What are Vitamins and Minerals?

Vitamins and minerals are essential nutrients that your body needs in small or ‘micro’ amounts to function. Each vitamin and mineral fulfils many different functions in the body, but essentially, they are all needed for enzyme reactions for our individual biochemistry. No single food contains all of them, hence the importance of eating a healthy, balanced, and varied diet.
Vitamins and minerals are often referred to as ‘micronutrients’, meaning the body only needs small amounts from the diet, but it makes them no less essential to health and wellbeing. Indeed, a deficiency in just one vitamin or mineral can cause health problems.

Vitamins

Vitamins are produced from living things such as fruits and vegetables. Some are more fragile than others and can be easily destroyed.

There are 13 different vitamins, each with their own special role to play. They are classified into two groups: fat-soluble (A, D, E and K) and water-soluble (the eight B-vitamins and vitamin C).

As their names suggest, water-soluble vitamins are used as needed and then what is not needed is excreted from the body. Fat-soluble vitamins are stored by the body.

Vitamins are essential for our good health and without them our normal body processes would not take place. Vitamins, along with enzymes, function in the millions of biochemical reactions in the body taking place every day, including energy production.

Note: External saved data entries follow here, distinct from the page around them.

## config.mk

```make
export PLATFORM = sky130hd
export DESIGN_NAME = write_ring_protect
export DESIGN_NICKNAME = d
export VERILOG_FILES = /design/src/include/write_protect_pkg.sv /design/src/hdl/write_ring_protect.sv /design/src/hdl/bit_sync.sv /design/src/hdl/permit_latch.sv
export SDC_FILE = /design/constraint.sdc
export NUM_CORES = 1
export LEC_CHECK = 0
export BUFFER_PORTS_ARGS = -buffer_cell sky130_fd_sc_hd__buf_2
export CAP_MARGIN = 10
export CORE_AREA = 2 2 53 105
export DETAILED_ROUTE_END_ITERATION = 6
export DIE_AREA = 0 0 55 107
export PLACE_DENSITY = 0.78
export SYNTH_ARGS = -nofsm -noshare
export SYNTH_HDL_FRONTEND = slang
export SYNTH_SLANG_ARGS = --single-unit
```

## constraint.sdc

```tcl
create_clock -name clock -period 1.9 [get_ports clock]
set_input_delay 0.19 -clock clock [delete_from_list [all_inputs] [get_ports clock]]
set_output_delay 0.19 -clock clock [all_outputs]
set_load 0.1 [all_outputs]
```
## src/rtl/hcp_pkg.sv

```systemverilog
// Constants for the host control port: external map, fields, resets.
// Assumes a single 200 MHz core clock; all pins are asynchronous to it.
package hcp_pkg;
    localparam int          EXT_AW        = 3;
    localparam int          INT_AW        = 10;
    localparam int          INT_DW        = 20;
    localparam logic [2:0]  EXT_DATA_LOW  = 3'h0;
    localparam logic [2:0]  EXT_DATA_MID  = 3'h1;
    localparam logic [2:0]  EXT_DATA_HIGH = 3'h2;
    localparam logic [2:0]  EXT_SLEEP     = 3'h3;
    localparam logic [2:0]  EXT_PIN_SYNC  = 3'h4;
    localparam logic [2:0]  EXT_SOFT_SYNC = 3'h5;
    localparam logic [2:0]  EXT_CHAN_ADDR = 3'h6;
    localparam logic [2:0]  EXT_ADDR_CTRL = 3'h7;
    localparam int          NIBBLE_W      = 4;
    localparam int          ACR_HI_MSB    = 1;
    localparam int          ACR_AUTOINC   = 7;
    localparam logic [7:0]  REG_RESET     = 8'h00;
    localparam logic [3:0]  SER_IDLE      = 4'h0;
    localparam logic [3:0]  SER_FRAME     = 4'h1;
    localparam logic [3:0]  SER_SHIFT0    = 4'h5;
    localparam logic [3:0]  SER_LAST      = 4'hf;
    localparam int          SER_BITS      = 11;
    typedef enum logic [3:0] {
        ST_IDLE   = 4'b0001,
        ST_ACCESS = 4'b0010,
        ST_WAIT   = 4'b0100,
        ST_DONE   = 4'b1000
    } hcp_state_t;
endpackage : hcp_pkg

```

## src/rtl/hcp_serial_rx.sv

```systemverilog
// Self-framing serial write receiver, slave only.
// Expects serial clock and data already passed through two flip-flops.
module hcp_serial_rx
    import hcp_pkg::*;
(
    input  wire logic             clk,
    input  wire logic             reset,
    input  wire logic             sclk_sync,
    input  wire logic             sdi_sync,
    output logic                  ser_done,
    output logic [EXT_AW-1:0]     ser_addr,
    output logic [7:0]            ser_data
);
    logic                 sclk_prev;
    logic [3:0]           cnt;
    logic [SER_BITS-1:0]  shreg;
    logic                 next_done;
    logic [3:0]           next_cnt;
    logic [SER_BITS-1:0]  next_shreg;
    logic                 fall;

    // Only falling edges sample; no output is ever switched by this port
    assign fall = sclk_prev & ~sclk_sync;

    always_comb begin
        next_cnt   = cnt;
        next_shreg = shreg;
        next_done  = 1'b0;
        if (fall) begin
            if (cnt == SER_IDLE) begin
                if (sdi_sync) begin
                    next_cnt = SER_FRAME;
                end
            end else if (cnt < SER_SHIFT0) begin
                next_cnt = cnt + 4'h1;
            end else begin
                // Address then data, each MSB first
                next_shreg = {shreg[SER_BITS-2:0], sdi_sync};
                if (cnt == SER_LAST) begin
                    next_cnt  = SER_IDLE;
                    next_done = 1'b1;
                end else begin
                    next_cnt = cnt + 4'h1;
                end
            end
        end
    end

    always_ff @(posedge clk or posedge reset) begin
        if (reset) begin
            sclk_prev <= 1'b0;
            cnt       <= SER_IDLE;
            shreg     <= '0;
            ser_done  <= 1'b0;
        end else begin
            sclk_prev <= sclk_sync;
            cnt       <= next_cnt;
            shreg     <= next_shreg;
            ser_done  <= next_done;
        end
    end

    assign ser_addr = shreg[SER_BITS-1:8];
    assign ser_data = shreg[7:0];
endmodule : hcp_serial_rx

```

## src/rtl/hcp_port.sv

```systemverilog
// Host control port: 8-bit parallel port with two strobe conventions
// plus a serial write input that pre-empts it in ST_ACCESS only.
// Pins are asynchronous; internal register file answers in the same clock as the read pulse.
// Functional notes
// - Split mode: ready low until access completes
// - Strobe mode: ack low on completion, high after strobe
// - Serial reaches all registers, wins arbitration in ST_ACCESS only
// - Frame bit starts counter, skip four, shift
// - Serial address and data forwarded as write
// - Frame, don't-cares, address MSB, data MSB
// - Serial port is slave, clock external
// - Sample on falling serial clock edges
// - Low byte write copies all bytes inside
// - Low byte read loads higher bytes
// - High nibble register keeps four bits
// - Auto-increment channel address after low byte
// - Address 6 holds lower internal address
module hcp_port
    import hcp_pkg::*;
(
    input  wire logic               clk,
    input  wire logic               reset,
    input  wire logic               strobe_dir_mode,
    input  wire logic               cs_n,
    input  wire logic               rd_ds_n,
    input  wire logic               wr_rw_n,
    input  wire logic [EXT_AW-1:0]  host_addr,
    input  wire logic [7:0]         host_data_in,
    output logic      [7:0]         host_data_out,
    output logic                    host_data_oe,
    output logic                    transfer_ack_n,
    input  wire logic               serial_clk,
    input  wire logic               serial_ctrl_in,
    output logic      [INT_AW-1:0]  int_addr,
    output logic      [INT_DW-1:0]  int_wdata,
    output logic                    int_we,
    output logic                    int_re,
    input  wire logic [INT_DW-1:0]  int_rdata,
    output logic      [7:0]         sleep_ctrl,
    output logic      [7:0]         pin_sync_ctrl,
    output logic      [7:0]         soft_sync_ctrl
);
    localparam int PW = 6 + EXT_AW + 8;

    logic [PW-1:0]        pin_s1;
    logic [PW-1:0]        pin_s2;
    logic                 mode_s;
    logic                 cs_s;
    logic                 rd_s;
    logic                 wr_s;
    logic                 sclk_s;
    logic                 sdi_s;
    logic [EXT_AW-1:0]    addr_s;
    logic [7:0]           din_s;
    logic                 strobe_on;
    logic                 read_now;
    logic                 ser_done;
    logic [EXT_AW-1:0]    ser_addr;
    logic [7:0]           ser_data;

    hcp_state_t           state;
    hcp_state_t           next_state;
    logic                 acc_read;
    logic                 next_acc_read;
    logic [EXT_AW-1:0]    acc_addr;
    logic [EXT_AW-1:0]    next_acc_addr;
    logic [7:0]           acc_data;
    logic [7:0]           next_acc_data;
    logic [7:0]           data_low;
    logic [7:0]           next_data_low;
    logic [7:0]           data_mid;
    logic [7:0]           next_data_mid;
    logic [7:0]           data_high;
    logic [7:0]           next_data_high;
    logic [7:0]           chan_addr;
    logic [7:0]           next_chan_addr;
    logic [7:0]           addr_ctrl;
    logic [7:0]           next_addr_ctrl;
    logic [7:0]           next_sleep;
    logic [7:0]           next_pin_sync;
    logic [7:0]           next_soft_sync;
    logic [7:0]           next_dout;
    logic                 next_oe;
    logic [INT_AW-1:0]    next_int_addr;
    logic [INT_DW-1:0]    next_int_wdata;
    logic                 next_int_we;
    logic                 next_int_re;
    logic                 par_go;
    logic                 wr_go;
    logic [EXT_AW-1:0]    wr_a;
    logic [7:0]           wr_d;
    logic [INT_AW-1:0]    cur_int_addr;

    // Every pin, serial clock included, crosses through two flip-flops
    always_ff @(posedge clk or posedge reset) begin
        if (reset) begin
            pin_s1 <= {3'h7, 3'h0, {(EXT_AW + 8){1'b0}}};
            pin_s2 <= {3'h7, 3'h0, {(EXT_AW + 8){1'b0}}};
        end else begin
            pin_s1 <= {cs_n, rd_ds_n, wr_rw_n, strobe_dir_mode, serial_clk,
                       serial_ctrl_in, host_addr, host_data_in};
            pin_s2 <= pin_s1;
        end
    end

    assign {cs_s, rd_s, wr_s, mode_s, sclk_s, sdi_s, addr_s, din_s} = pin_s2;

    // Split strobes when mode low, data strobe plus direction when high
    assign strobe_on = mode_s ? (~cs_s & ~rd_s)
                              : (~cs_s & (~rd_s | ~wr_s));
    assign read_now  = mode_s ? wr_s : ~rd_s;

    // Serial clock is only ever an input: this end never drives it
    hcp_serial_rx u_serial (
        .clk       (clk),
        .reset     (reset),
        .sclk_sync (sclk_s),
        .sdi_sync  (sdi_s),
        .ser_done  (ser_done),
        .ser_addr  (ser_addr),
        .ser_data  (ser_data)
    );

    assign cur_int_addr = {addr_ctrl[ACR_HI_MSB:0], chan_addr};

    always_comb begin
        next_state     = state;
        next_acc_read  = acc_read;
        next_acc_addr  = acc_addr;
        next_acc_data  = acc_data;
        next_data_low  = data_low;
        next_data_mid  = data_mid;
        next_data_high = data_high;
        next_chan_addr = chan_addr;
        next_addr_ctrl = addr_ctrl;
        next_sleep     = sleep_ctrl;
        next_pin_sync  = pin_sync_ctrl;
        next_soft_sync = soft_sync_ctrl;
        next_dout      = host_data_out;
        next_oe        = strobe_on & read_now;
        next_int_addr  = int_addr;
        next_int_wdata = int_wdata;
        next_int_we    = 1'b0;
        next_int_re    = 1'b0;
        // A finishing serial frame stalls ST_ACCESS this cycle; a ST_WAIT read load still overrides it
        par_go = (state == ST_ACCESS) && !ser_done;
        wr_go  = ser_done | (par_go & ~acc_read);
        wr_a   = ser_done ? ser_addr : acc_addr;
        wr_d   = ser_done ? ser_data : acc_data;
        if (wr_go) begin
            case (wr_a)
                EXT_DATA_LOW: begin
                    next_data_low  = wr_d;
                    next_int_addr  = cur_int_addr;
                    next_int_wdata = {data_high[NIBBLE_W-1:0], data_mid,
                                      wr_d};
                    next_int_we    = 1'b1;
                    if (addr_ctrl[ACR_AUTOINC]) begin
                        next_chan_addr = chan_addr + 8'h01;
                    end
                end
                EXT_DATA_MID:  next_data_mid = wr_d;
                EXT_DATA_HIGH: next_data_high = {4'h0,
                                   wr_d[NIBBLE_W-1:0]};
                EXT_SLEEP:     next_sleep = wr_d;
                EXT_PIN_SYNC:  next_pin_sync = wr_d;
                EXT_SOFT_SYNC: next_soft_sync = wr_d;
                EXT_CHAN_ADDR: next_chan_addr = wr_d;
                EXT_ADDR_CTRL: next_addr_ctrl = wr_d;
                default:       next_addr_ctrl = addr_ctrl;
            endcase
        end
        case (state)
            ST_IDLE: begin
                if (strobe_on) begin
                    next_state    = ST_ACCESS;
                    next_acc_read = read_now;
                    next_acc_addr = addr_s;
                    next_acc_data = din_s;
                end
            end
            ST_ACCESS: begin
                if (par_go && !acc_read) begin
                    next_state = ST_DONE;
                end else if (par_go && acc_addr == EXT_DATA_LOW) begin
                    next_int_addr = cur_int_addr;
                    next_int_re   = 1'b1;
                    next_state    = ST_WAIT;
                    if (addr_ctrl[ACR_AUTOINC]) begin
                        next_chan_addr = chan_addr + 8'h01;
                    end
                end else if (par_go) begin
                    next_state = ST_DONE;
                    case (acc_addr)
                        EXT_DATA_MID:  next_dout = data_mid;
                        EXT_DATA_HIGH: next_dout = data_high;
                        EXT_SLEEP:     next_dout = sleep_ctrl;
                        EXT_CHAN_ADDR: next_dout = chan_addr;
                        EXT_ADDR_CTRL: next_dout = addr_ctrl;
                        default:       next_dout = 8'h00;
                    endcase
                end
            end
            ST_WAIT: begin
                // Internal storage answers in the same clock as the read pulse
                next_data_low  = int_rdata[7:0];
                next_data_mid  = int_rdata[15:8];
                next_data_high = {4'h0, int_rdata[INT_DW-1:16]};
                next_dout      = int_rdata[7:0];
                next_state     = ST_DONE;
            end
            ST_DONE: begin
                if (!strobe_on) begin
                    next_state = ST_IDLE;
                end
            end
            default: next_state = ST_IDLE;
        endcase
    end

    always_ff @(posedge clk or posedge reset) begin
        if (reset) begin
            state          <= ST_IDLE;
            acc_read       <= 1'b0;
            acc_addr       <= '0;
            acc_data       <= REG_RESET;
            data_low       <= REG_RESET;
            data_mid       <= REG_RESET;
            data_high      <= REG_RESET;
            chan_addr      <= REG_RESET;
            addr_ctrl      <= REG_RESET;
            sleep_ctrl     <= REG_RESET;
            pin_sync_ctrl  <= REG_RESET;
            soft_sync_ctrl <= REG_RESET;
            host_data_out  <= REG_RESET;
            host_data_oe   <= 1'b0;
            int_addr       <= '0;
            int_wdata      <= '0;
            int_we         <= 1'b0;
            int_re         <= 1'b0;
        end else begin
            state          <= next_state;
            acc_read       <= next_acc_read;
            acc_addr       <= next_acc_addr;
            acc_data       <= next_acc_data;
            data_low       <= next_data_low;
            data_mid       <= next_data_mid;
            data_high      <= next_data_high;
            chan_addr      <= next_chan_addr;
            addr_ctrl      <= next_addr_ctrl;
            sleep_ctrl     <= next_sleep;
            pin_sync_ctrl  <= next_pin_sync;
            soft_sync_ctrl <= next_soft_sync;
            host_data_out  <= next_dout;
            host_data_oe   <= next_oe;
            int_addr       <= next_int_addr;
            int_wdata      <= next_int_wdata;
            int_we         <= next_int_we;
            int_re         <= next_int_re;
        end
    end

    // Split mode: busy low while working; strobe mode: low once done
    assign transfer_ack_n = mode_s
        ? (state != ST_DONE)
        : !(state == ST_ACCESS || state == ST_WAIT);
endmodule : hcp_port

```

Choline and inositol are often referred to as ‘unofficial’ B-vitamins.

Water-soluble vitamins

Vitamin C

Essential for collagen production, the body’s main structural protein, immune function, manufacture of nerve-transmitting and hormonal substances, absorption of other nutrients and works as a key antioxidant.

B-Vitamins

There are eight B-vitamins: Thiamin (B1), Riboflavin (B2) Niacin (B3), Pantothenic acid (B5), B6, Biotin (B7), Folate (B9), and B12. They have many and varied roles, but are all needed for the body to break down energy. Also essential for healthy skin, nerves, and blood cell production.

Fat-soluble vitamins

Vitamin A

Essential for collagen production, the body’s main structural protein, immune function, manufacture of nerve-transmitting and hormonal substances, absorption of other nutrients and works as a key antioxidant.

Vitamin D

Needed for the absorption of calcium for the bones and teeth and plays a key role in the immune system.

Vitamin E

A key antioxidant, protecting cells from damage, but also important for immune health.

Vitamin K

Helps the blood to clot but also important for bone health.

Minerals

Minerals are rather more robust than vitamins and are not as easily broken down. They are found in soil, water, plants, fish, and animals and enter the body through the food we eat. Each plays a number of roles in the body and are all essential to our health.

Key minerals

Calcium

The body’s most abundant mineral, it’s essential for building bones and teeth. It’s also needed for nerve function, regulation of our heartbeat and blood clotting.

Magnesium

Primarily needed for enzyme activation, for bones and muscles, the nervous system, and energy production.

Phosphorus

Works with calcium for healthy bones and teeth and is a key part of cell membranes.

Zinc

One of the busiest minerals, it is involved in all body systems. Zinc is essential for immunity, hormones, brain function and repair.

Iron

Critical to human life, it’s needed to produce haemoglobin, transporting oxygen around the body in the blood. Also essential for energy production.

Potassium

Known as an electrolyte, it’s needed for regulating fluid balance, essential for nerve and cellular functioning.

Sodium

Sodium works as a trio with potassium and chloride, regulating fluid balance at cellular level, helping keep blood pressure stable and supporting muscle and nerve transmission. Sodium and chloride are normally consumed together as salt.

Fluoride

Important for bones and teeth and primarily naturally occurring in drinking water. Additional fluoride is added to water in some geographical areas.

Trace Minerals

Whilst these minerals are only found in trace amounts in the body, and therefore needed in much smaller amounts, they are no less important for human health. Trace minerals include selenium, copper, manganese, molybdenum, and iodine.